▸ EXERCISE REQUIREMENTS
Reproduce exactly the lines of the listing from the one containing "tap | 130 | 163" to its final line, both included.

▸ SUPPLIED DATA
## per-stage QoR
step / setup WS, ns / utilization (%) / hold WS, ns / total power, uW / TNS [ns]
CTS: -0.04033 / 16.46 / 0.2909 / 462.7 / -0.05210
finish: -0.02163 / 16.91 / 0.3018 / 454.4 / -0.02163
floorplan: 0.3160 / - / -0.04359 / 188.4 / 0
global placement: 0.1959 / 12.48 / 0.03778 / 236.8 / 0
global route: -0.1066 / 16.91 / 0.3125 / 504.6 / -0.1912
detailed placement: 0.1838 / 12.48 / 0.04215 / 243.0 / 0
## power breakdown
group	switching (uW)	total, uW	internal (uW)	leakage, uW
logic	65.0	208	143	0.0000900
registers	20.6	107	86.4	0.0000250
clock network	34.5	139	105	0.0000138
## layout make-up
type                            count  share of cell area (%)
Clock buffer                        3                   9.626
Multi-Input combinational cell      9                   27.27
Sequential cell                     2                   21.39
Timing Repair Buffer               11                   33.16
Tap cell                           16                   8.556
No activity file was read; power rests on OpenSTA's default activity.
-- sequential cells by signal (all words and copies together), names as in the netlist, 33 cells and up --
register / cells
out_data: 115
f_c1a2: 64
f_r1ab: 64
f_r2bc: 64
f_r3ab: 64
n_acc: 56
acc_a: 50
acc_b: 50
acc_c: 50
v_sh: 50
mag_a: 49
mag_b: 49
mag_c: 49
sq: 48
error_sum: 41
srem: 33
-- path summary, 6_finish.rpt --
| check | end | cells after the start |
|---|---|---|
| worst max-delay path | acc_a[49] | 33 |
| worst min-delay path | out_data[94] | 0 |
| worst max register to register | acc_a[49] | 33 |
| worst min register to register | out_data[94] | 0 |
`config.mk`:
```
export PLATFORM = sky130hd
export DESIGN_NAME = ssbm_fifo
export DESIGN_NICKNAME = d
export VERILOG_FILES = /design/src/rtl/ssbm_pkg.sv /design/src/rtl/ssbm_fifo.sv
export SDC_FILE = /design/constraint.sdc
export NUM_CORES = 1
export LEC_CHECK = 0
export BUFFER_PORTS_ARGS = -buffer_cell sky130_fd_sc_hd__buf_2
export CORE_MARGIN = 2
export CORE_UTILIZATION = 31
export DETAILED_ROUTE_END_ITERATION = 7
export GPL_TIMING_DRIVEN = 1
export PLACE_DENSITY = 0.56
export SKIP_CTS_REPAIR_TIMING = 1
export SKIP_LAST_GASP = 1
export SLEW_MARGIN = 10
export SYNTH_ARGS = -nofsm -noshare
export SYNTH_HDL_FRONTEND = slang
export SYNTH_SLANG_ARGS = --single-unit
```
`constraint.sdc`:
```
create_clock -name clk_i -period 11.63 [get_ports clk_i]
set_clock_uncertainty 0.05 [all_clocks]
set_input_delay 0.5815 -clock clk_i [delete_from_list [all_inputs] [get_ports clk_i]]
set_output_delay 0.5815 -clock clk_i [all_outputs]
set_load 0.01 [all_outputs]
```
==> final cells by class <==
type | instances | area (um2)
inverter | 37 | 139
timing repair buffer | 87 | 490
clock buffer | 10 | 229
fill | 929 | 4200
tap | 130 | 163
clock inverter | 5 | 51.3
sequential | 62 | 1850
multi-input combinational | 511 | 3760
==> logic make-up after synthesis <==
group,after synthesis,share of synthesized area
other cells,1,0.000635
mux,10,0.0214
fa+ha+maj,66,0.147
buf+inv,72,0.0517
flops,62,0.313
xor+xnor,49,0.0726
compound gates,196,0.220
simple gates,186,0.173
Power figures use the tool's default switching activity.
[config.mk]
export PLATFORM = sky130hd
export DESIGN_NAME = sha256_stream_hasher_unit
export DESIGN_NICKNAME = d
export VERILOG_FILES = /design/src/sv/sha256_pkg.sv /design/src/sv/sha256_stream_hasher_unit.sv
export SDC_FILE = /design/constraint.sdc
export NUM_CORES = 2
export LEC_CHECK = 0
export ABC_CLOCK_PERIOD_IN_PS = 63700
export BUFFER_PORTS_ARGS = -buffer_cell sky130_fd_sc_hd__buf_2
export CAP_MARGIN = 10
export CORE_MARGIN = 2
export CORE_UTILIZATION = 49
export CTS_CLUSTER_SIZE = 14
export DETAILED_ROUTE_END_ITERATION = 6
export PLACE_DENSITY_LB_ADDON = 0.05
export SKIP_LAST_GASP = 1
export SLEW_MARGIN = 15
export SYNTH_ARGS = -nofsm -noshare
export SYNTH_HDL_FRONTEND = slang
export SYNTH_SLANG_ARGS = --single-unit
[constraint.sdc]
create_clock -name clk -period 63.7 [get_ports clk]
set_input_delay 6.37 -clock clk [delete_from_list [all_inputs] [get_ports clk]]
set_output_delay 6.37 -clock clk [all_outputs]
set_load 0.02 [all_outputs]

▸ EXERCISE OUTPUT
tap | 130 | 163
clock inverter | 5 | 51.3
sequential | 62 | 1850
multi-input combinational | 511 | 3760
==> logic make-up after synthesis <==
group,after synthesis,share of synthesized area
other cells,1,0.000635
mux,10,0.0214
fa+ha+maj,66,0.147
buf+inv,72,0.0517
flops,62,0.313
xor+xnor,49,0.0726
compound gates,196,0.220
simple gates,186,0.173
Power figures use the tool's default switching activity.
[config.mk]
export PLATFORM = sky130hd
export DESIGN_NAME = sha256_stream_hasher_unit
export DESIGN_NICKNAME = d
export VERILOG_FILES = /design/src/sv/sha256_pkg.sv /design/src/sv/sha256_stream_hasher_unit.sv
export SDC_FILE = /design/constraint.sdc
export NUM_CORES = 2
export LEC_CHECK = 0
export ABC_CLOCK_PERIOD_IN_PS = 63700
export BUFFER_PORTS_ARGS = -buffer_cell sky130_fd_sc_hd__buf_2
export CAP_MARGIN = 10
export CORE_MARGIN = 2
export CORE_UTILIZATION = 49
export CTS_CLUSTER_SIZE = 14
export DETAILED_ROUTE_END_ITERATION = 6
export PLACE_DENSITY_LB_ADDON = 0.05
export SKIP_LAST_GASP = 1
export SLEW_MARGIN = 15
export SYNTH_ARGS = -nofsm -noshare
export SYNTH_HDL_FRONTEND = slang
export SYNTH_SLANG_ARGS = --single-unit
[constraint.sdc]
create_clock -name clk -period 63.7 [get_ports clk]
set_input_delay 6.37 -clock clk [delete_from_list [all_inputs] [get_ports clk]]
set_output_delay 6.37 -clock clk [all_outputs]
set_load 0.02 [all_outputs]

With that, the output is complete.